== GIVEN ENTRIES ==
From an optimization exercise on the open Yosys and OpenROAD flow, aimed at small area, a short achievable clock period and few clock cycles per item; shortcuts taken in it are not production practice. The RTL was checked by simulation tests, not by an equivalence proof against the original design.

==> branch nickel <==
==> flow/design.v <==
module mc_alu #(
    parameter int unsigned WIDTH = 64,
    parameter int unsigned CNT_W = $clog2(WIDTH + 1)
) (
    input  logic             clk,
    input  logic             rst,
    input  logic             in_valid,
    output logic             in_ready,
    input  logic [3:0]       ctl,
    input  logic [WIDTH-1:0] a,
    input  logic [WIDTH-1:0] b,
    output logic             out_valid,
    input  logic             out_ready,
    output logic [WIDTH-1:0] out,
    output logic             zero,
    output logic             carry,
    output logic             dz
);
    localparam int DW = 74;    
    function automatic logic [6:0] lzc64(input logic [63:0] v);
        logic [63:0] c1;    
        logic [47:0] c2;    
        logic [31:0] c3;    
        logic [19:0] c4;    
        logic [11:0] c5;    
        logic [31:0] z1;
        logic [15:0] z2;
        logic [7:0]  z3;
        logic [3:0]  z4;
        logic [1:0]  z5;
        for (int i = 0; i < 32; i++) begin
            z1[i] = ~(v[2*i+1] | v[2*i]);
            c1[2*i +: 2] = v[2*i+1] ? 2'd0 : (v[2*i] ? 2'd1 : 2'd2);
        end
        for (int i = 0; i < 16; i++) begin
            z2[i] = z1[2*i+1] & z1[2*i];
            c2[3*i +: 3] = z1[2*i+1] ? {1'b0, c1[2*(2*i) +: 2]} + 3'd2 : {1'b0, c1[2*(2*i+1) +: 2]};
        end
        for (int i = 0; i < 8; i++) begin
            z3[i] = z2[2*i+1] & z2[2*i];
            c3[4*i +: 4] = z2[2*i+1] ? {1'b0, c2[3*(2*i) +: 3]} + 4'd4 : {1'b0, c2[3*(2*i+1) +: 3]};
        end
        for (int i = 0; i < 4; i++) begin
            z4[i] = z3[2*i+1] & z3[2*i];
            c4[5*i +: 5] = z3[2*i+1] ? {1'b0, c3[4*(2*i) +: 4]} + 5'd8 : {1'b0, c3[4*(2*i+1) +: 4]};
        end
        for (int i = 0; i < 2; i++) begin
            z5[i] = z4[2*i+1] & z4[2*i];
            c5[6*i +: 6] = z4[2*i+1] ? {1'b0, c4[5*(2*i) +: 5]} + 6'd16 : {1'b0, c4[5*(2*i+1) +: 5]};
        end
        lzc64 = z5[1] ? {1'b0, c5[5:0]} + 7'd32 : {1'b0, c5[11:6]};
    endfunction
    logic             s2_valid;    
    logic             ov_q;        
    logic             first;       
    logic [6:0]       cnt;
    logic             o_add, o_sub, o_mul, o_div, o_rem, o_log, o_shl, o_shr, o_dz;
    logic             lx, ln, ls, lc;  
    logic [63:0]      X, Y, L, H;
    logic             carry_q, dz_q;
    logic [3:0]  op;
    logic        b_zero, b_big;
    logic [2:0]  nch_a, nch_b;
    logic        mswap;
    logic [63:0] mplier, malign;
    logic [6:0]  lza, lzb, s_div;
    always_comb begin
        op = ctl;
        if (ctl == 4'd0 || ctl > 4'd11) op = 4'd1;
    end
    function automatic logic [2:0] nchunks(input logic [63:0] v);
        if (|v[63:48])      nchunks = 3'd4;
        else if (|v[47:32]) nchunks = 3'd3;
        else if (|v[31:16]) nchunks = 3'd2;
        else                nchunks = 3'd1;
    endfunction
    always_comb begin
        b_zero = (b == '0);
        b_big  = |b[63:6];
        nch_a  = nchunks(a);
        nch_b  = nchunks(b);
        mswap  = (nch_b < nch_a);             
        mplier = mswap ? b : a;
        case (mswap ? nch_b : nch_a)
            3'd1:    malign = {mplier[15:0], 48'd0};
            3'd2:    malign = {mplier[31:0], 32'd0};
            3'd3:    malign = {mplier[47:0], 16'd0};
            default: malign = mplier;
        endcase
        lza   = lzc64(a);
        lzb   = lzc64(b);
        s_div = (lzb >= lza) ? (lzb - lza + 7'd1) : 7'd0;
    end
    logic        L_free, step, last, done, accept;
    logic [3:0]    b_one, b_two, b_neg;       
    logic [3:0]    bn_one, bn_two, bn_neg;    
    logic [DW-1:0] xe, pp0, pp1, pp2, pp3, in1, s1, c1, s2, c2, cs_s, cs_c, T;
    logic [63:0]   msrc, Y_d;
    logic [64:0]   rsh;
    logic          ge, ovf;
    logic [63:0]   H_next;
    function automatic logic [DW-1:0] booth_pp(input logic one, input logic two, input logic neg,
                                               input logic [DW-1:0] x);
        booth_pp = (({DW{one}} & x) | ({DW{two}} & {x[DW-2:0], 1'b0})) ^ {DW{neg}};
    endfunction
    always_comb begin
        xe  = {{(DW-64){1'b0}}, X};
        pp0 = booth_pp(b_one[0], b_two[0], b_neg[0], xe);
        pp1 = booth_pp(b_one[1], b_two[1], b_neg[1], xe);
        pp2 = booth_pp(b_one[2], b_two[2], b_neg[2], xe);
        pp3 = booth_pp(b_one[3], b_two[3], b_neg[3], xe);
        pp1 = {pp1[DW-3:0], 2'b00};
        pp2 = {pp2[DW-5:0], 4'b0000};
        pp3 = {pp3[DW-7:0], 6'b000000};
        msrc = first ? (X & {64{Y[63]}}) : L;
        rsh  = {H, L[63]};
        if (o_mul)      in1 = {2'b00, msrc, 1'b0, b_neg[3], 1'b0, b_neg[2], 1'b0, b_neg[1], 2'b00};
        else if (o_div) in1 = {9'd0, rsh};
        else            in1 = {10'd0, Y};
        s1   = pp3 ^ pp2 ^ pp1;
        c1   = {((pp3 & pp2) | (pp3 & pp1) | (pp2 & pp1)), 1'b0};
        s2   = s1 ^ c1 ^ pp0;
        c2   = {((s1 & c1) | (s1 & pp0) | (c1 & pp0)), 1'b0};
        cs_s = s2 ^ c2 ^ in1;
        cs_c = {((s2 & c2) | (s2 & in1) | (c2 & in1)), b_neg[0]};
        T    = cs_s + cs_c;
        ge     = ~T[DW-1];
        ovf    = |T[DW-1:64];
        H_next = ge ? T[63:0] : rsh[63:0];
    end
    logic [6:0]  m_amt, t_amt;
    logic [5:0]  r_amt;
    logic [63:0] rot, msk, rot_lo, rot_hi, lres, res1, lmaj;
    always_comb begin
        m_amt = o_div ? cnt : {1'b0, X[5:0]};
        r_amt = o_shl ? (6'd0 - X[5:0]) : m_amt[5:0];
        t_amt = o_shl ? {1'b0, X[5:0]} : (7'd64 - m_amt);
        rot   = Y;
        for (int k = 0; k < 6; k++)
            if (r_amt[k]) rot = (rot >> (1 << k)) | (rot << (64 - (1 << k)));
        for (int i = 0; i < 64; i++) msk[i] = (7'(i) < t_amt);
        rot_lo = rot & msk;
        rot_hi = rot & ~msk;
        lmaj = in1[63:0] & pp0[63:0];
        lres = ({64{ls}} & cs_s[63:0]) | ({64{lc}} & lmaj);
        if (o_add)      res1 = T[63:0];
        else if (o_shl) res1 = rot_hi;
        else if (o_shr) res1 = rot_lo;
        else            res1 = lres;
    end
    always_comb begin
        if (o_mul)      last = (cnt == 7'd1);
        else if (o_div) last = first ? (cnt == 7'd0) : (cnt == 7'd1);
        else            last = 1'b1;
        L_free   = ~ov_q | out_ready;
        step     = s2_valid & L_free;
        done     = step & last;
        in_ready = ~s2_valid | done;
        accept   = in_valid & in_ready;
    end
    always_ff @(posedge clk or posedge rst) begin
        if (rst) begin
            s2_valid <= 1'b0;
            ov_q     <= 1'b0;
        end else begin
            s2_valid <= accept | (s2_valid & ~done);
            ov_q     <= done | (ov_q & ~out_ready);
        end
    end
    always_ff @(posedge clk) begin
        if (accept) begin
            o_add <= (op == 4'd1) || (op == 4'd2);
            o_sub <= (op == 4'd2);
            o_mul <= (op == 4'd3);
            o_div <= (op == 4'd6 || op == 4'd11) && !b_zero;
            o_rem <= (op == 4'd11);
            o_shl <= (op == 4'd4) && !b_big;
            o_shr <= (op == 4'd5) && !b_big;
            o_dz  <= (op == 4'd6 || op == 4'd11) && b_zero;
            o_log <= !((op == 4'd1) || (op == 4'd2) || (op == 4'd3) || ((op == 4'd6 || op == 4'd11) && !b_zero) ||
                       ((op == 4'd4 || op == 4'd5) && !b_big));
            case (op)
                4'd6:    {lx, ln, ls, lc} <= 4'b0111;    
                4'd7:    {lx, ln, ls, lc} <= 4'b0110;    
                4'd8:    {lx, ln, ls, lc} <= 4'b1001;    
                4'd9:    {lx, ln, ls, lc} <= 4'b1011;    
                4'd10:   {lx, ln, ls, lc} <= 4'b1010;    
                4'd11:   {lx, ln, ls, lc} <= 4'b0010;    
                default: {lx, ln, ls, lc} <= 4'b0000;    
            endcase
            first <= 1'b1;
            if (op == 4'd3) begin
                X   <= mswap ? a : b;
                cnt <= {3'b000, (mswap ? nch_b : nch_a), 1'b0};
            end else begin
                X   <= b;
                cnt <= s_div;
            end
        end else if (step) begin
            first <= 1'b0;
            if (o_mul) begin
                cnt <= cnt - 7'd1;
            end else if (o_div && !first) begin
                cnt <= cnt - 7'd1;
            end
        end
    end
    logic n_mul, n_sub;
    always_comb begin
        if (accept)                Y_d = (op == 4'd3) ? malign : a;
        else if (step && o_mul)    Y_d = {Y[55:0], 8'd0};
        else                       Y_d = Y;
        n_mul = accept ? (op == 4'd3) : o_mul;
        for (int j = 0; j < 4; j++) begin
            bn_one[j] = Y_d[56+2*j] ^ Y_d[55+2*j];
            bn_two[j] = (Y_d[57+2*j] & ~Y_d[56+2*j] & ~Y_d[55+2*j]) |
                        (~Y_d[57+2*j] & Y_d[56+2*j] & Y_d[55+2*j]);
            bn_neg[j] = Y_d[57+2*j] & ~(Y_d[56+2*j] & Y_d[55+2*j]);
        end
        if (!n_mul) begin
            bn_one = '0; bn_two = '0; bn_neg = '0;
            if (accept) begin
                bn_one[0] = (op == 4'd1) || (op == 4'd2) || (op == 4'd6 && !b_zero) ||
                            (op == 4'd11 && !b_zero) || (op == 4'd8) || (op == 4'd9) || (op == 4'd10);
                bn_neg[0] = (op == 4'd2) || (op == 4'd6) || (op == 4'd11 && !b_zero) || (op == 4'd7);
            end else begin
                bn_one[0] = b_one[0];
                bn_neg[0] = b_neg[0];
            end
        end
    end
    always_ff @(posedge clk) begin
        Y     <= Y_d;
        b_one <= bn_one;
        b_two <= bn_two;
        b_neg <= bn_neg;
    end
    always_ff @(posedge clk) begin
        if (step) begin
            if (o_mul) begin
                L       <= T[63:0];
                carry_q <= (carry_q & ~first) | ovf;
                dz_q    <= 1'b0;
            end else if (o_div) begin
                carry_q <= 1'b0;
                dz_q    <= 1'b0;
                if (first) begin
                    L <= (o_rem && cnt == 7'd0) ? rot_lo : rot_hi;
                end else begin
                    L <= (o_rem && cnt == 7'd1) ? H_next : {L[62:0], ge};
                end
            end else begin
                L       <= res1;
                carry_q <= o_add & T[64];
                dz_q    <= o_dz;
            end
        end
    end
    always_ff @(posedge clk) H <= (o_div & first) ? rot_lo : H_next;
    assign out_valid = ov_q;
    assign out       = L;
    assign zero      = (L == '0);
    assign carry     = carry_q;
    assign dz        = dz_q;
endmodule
==
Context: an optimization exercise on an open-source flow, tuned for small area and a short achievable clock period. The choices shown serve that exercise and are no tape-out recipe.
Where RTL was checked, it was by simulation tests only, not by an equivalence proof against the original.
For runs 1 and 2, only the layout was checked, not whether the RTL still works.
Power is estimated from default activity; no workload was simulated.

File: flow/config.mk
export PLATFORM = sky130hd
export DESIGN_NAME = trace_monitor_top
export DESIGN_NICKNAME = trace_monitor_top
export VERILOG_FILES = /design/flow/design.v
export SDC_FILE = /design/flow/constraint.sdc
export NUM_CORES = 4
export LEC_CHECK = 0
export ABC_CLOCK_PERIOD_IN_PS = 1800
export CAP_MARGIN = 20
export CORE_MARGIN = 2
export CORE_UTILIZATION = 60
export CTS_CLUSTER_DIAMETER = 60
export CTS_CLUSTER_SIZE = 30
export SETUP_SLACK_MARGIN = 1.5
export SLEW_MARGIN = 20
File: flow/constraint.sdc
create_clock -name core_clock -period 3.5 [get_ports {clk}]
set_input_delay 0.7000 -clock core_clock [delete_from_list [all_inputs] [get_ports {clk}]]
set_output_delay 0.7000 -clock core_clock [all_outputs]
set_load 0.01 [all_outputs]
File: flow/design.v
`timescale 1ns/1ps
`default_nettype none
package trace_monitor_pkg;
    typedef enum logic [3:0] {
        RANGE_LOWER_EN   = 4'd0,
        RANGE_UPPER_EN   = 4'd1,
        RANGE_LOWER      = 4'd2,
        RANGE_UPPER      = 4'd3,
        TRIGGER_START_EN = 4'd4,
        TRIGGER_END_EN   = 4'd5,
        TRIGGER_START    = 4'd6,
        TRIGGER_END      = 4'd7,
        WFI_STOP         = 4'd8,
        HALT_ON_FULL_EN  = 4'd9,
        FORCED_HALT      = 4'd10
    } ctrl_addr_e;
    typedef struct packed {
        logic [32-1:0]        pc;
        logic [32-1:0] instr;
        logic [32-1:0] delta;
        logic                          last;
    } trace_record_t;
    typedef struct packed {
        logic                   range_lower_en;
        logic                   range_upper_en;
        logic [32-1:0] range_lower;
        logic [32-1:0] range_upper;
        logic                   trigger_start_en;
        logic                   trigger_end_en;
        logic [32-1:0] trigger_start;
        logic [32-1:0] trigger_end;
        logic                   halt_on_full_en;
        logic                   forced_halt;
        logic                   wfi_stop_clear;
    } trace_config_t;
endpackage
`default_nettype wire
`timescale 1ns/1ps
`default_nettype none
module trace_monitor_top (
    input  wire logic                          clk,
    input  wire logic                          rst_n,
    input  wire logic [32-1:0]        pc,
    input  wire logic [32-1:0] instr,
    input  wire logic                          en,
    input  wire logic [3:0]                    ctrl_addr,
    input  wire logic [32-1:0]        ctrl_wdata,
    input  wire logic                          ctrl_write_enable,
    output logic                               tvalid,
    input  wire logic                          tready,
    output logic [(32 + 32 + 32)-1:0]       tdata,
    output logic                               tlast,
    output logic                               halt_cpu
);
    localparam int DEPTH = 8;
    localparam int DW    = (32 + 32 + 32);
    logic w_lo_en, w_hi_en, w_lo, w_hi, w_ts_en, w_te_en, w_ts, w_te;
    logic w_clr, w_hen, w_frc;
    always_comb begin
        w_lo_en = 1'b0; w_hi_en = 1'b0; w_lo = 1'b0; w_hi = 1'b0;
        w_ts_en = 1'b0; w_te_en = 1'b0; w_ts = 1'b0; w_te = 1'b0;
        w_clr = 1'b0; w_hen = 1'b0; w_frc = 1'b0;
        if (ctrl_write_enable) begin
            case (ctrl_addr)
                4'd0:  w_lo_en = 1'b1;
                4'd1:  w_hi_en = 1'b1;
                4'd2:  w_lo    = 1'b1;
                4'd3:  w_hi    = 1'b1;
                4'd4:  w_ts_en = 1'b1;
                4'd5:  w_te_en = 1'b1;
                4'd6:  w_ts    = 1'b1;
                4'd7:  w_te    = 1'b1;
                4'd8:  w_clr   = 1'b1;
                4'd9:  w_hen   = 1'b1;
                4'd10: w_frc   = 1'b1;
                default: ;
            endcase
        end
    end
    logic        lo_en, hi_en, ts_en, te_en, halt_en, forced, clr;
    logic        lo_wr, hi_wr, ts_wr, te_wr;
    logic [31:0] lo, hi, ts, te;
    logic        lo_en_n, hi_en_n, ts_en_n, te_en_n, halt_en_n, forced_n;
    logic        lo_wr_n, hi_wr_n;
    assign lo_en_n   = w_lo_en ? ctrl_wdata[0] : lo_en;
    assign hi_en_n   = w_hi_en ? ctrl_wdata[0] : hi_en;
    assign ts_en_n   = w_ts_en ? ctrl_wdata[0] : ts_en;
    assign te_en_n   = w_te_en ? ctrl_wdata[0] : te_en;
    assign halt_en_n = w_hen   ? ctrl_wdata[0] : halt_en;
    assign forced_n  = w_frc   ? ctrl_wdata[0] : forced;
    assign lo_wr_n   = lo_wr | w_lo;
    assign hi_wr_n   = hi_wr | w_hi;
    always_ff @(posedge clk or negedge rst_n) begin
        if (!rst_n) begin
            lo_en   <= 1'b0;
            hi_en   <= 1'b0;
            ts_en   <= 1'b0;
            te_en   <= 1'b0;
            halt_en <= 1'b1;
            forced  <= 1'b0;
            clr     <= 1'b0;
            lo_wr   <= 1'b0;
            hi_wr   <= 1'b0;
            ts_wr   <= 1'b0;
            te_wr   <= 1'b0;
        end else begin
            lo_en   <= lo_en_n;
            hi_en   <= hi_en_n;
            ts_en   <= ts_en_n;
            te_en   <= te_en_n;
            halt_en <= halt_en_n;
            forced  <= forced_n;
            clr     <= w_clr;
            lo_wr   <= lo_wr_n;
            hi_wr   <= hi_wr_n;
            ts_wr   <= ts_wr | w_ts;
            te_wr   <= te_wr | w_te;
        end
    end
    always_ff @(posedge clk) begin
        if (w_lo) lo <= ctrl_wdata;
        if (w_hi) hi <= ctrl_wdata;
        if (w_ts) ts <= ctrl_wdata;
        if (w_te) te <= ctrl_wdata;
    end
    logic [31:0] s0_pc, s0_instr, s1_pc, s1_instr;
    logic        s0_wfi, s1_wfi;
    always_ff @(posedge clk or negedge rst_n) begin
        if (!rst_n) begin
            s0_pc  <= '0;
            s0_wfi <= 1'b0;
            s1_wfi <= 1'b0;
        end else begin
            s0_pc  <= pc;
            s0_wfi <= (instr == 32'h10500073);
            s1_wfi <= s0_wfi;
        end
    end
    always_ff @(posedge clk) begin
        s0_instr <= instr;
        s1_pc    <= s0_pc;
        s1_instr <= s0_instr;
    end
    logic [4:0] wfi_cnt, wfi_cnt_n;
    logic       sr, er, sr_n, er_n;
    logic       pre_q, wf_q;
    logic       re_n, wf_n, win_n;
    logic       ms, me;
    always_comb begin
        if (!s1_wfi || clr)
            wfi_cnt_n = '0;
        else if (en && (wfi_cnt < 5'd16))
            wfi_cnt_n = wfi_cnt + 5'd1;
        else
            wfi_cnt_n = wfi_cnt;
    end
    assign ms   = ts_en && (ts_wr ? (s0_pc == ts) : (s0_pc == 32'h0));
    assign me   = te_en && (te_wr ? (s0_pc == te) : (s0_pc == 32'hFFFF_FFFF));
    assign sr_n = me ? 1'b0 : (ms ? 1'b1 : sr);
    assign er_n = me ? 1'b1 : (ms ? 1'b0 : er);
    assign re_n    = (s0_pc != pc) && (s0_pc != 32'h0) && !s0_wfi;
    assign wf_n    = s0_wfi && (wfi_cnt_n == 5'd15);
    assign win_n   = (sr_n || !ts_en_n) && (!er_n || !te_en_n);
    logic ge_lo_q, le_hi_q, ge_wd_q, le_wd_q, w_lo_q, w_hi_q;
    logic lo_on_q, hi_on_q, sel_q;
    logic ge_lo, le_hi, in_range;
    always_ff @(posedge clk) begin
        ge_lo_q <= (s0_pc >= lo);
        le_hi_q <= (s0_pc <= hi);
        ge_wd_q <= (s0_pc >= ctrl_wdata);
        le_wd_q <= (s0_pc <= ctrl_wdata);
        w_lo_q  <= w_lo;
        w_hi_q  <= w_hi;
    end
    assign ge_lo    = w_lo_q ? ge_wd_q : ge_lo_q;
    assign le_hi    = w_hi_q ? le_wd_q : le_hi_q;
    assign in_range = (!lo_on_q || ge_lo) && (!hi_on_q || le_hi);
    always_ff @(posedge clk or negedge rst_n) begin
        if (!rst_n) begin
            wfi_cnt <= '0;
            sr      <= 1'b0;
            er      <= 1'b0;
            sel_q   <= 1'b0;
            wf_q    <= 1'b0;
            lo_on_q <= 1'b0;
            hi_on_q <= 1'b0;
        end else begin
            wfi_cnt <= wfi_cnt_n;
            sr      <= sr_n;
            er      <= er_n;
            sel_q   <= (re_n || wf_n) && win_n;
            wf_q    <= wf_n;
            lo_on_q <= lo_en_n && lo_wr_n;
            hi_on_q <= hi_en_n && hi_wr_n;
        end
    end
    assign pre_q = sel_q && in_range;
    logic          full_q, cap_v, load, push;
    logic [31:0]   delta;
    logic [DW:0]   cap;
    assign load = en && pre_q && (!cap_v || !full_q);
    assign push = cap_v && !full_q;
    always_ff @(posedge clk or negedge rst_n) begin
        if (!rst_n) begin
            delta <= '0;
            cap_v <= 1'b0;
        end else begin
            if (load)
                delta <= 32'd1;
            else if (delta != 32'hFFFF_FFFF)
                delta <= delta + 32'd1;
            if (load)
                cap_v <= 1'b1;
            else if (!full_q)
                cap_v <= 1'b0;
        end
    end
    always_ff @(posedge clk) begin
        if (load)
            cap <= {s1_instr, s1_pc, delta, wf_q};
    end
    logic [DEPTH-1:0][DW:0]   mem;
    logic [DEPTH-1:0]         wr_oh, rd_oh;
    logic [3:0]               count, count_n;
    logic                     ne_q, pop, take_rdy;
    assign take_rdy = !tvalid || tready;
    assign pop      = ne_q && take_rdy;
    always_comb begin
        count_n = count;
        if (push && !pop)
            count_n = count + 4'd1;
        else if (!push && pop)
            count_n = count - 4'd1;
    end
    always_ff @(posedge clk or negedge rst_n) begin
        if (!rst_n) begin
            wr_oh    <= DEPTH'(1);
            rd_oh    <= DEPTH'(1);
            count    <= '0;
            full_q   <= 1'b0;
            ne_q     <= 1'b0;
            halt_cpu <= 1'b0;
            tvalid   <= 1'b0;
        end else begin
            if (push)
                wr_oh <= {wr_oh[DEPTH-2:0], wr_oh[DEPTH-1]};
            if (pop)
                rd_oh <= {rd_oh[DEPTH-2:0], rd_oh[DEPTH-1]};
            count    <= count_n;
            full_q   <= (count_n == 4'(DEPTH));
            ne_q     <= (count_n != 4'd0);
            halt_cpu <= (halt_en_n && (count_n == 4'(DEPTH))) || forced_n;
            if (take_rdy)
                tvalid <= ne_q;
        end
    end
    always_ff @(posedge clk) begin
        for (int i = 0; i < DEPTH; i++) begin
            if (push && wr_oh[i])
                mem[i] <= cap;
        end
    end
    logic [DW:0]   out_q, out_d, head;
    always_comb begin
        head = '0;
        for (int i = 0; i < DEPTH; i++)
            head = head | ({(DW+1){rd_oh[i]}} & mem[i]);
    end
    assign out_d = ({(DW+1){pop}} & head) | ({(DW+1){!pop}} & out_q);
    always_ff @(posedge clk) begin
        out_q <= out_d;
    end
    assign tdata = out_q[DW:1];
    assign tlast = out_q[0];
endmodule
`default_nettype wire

== WHAT YOU NEED TO DO ==
Of all the entries above, output exactly the lines between the one holding "z4[i] = z3[2*i+1] & z3[2*i];" and the one holding "lzc64 = z5[1]", inclusive.

== YOUR SOLUTION ==
            z4[i] = z3[2*i+1] & z3[2*i];
            c4[5*i +: 5] = z3[2*i+1] ? {1'b0, c3[4*(2*i) +: 4]} + 5'd8 : {1'b0, c3[4*(2*i+1) +: 4]};
        end
        for (int i = 0; i < 2; i++) begin
            z5[i] = z4[2*i+1] & z4[2*i];
            c5[6*i +: 6] = z4[2*i+1] ? {1'b0, c4[5*(2*i) +: 5]} + 6'd16 : {1'b0, c4[5*(2*i+1) +: 5]};
        end
        lzc64 = z5[1] ? {1'b0, c5[5:0]} + 7'd32 : {1'b0, c5[11:6]};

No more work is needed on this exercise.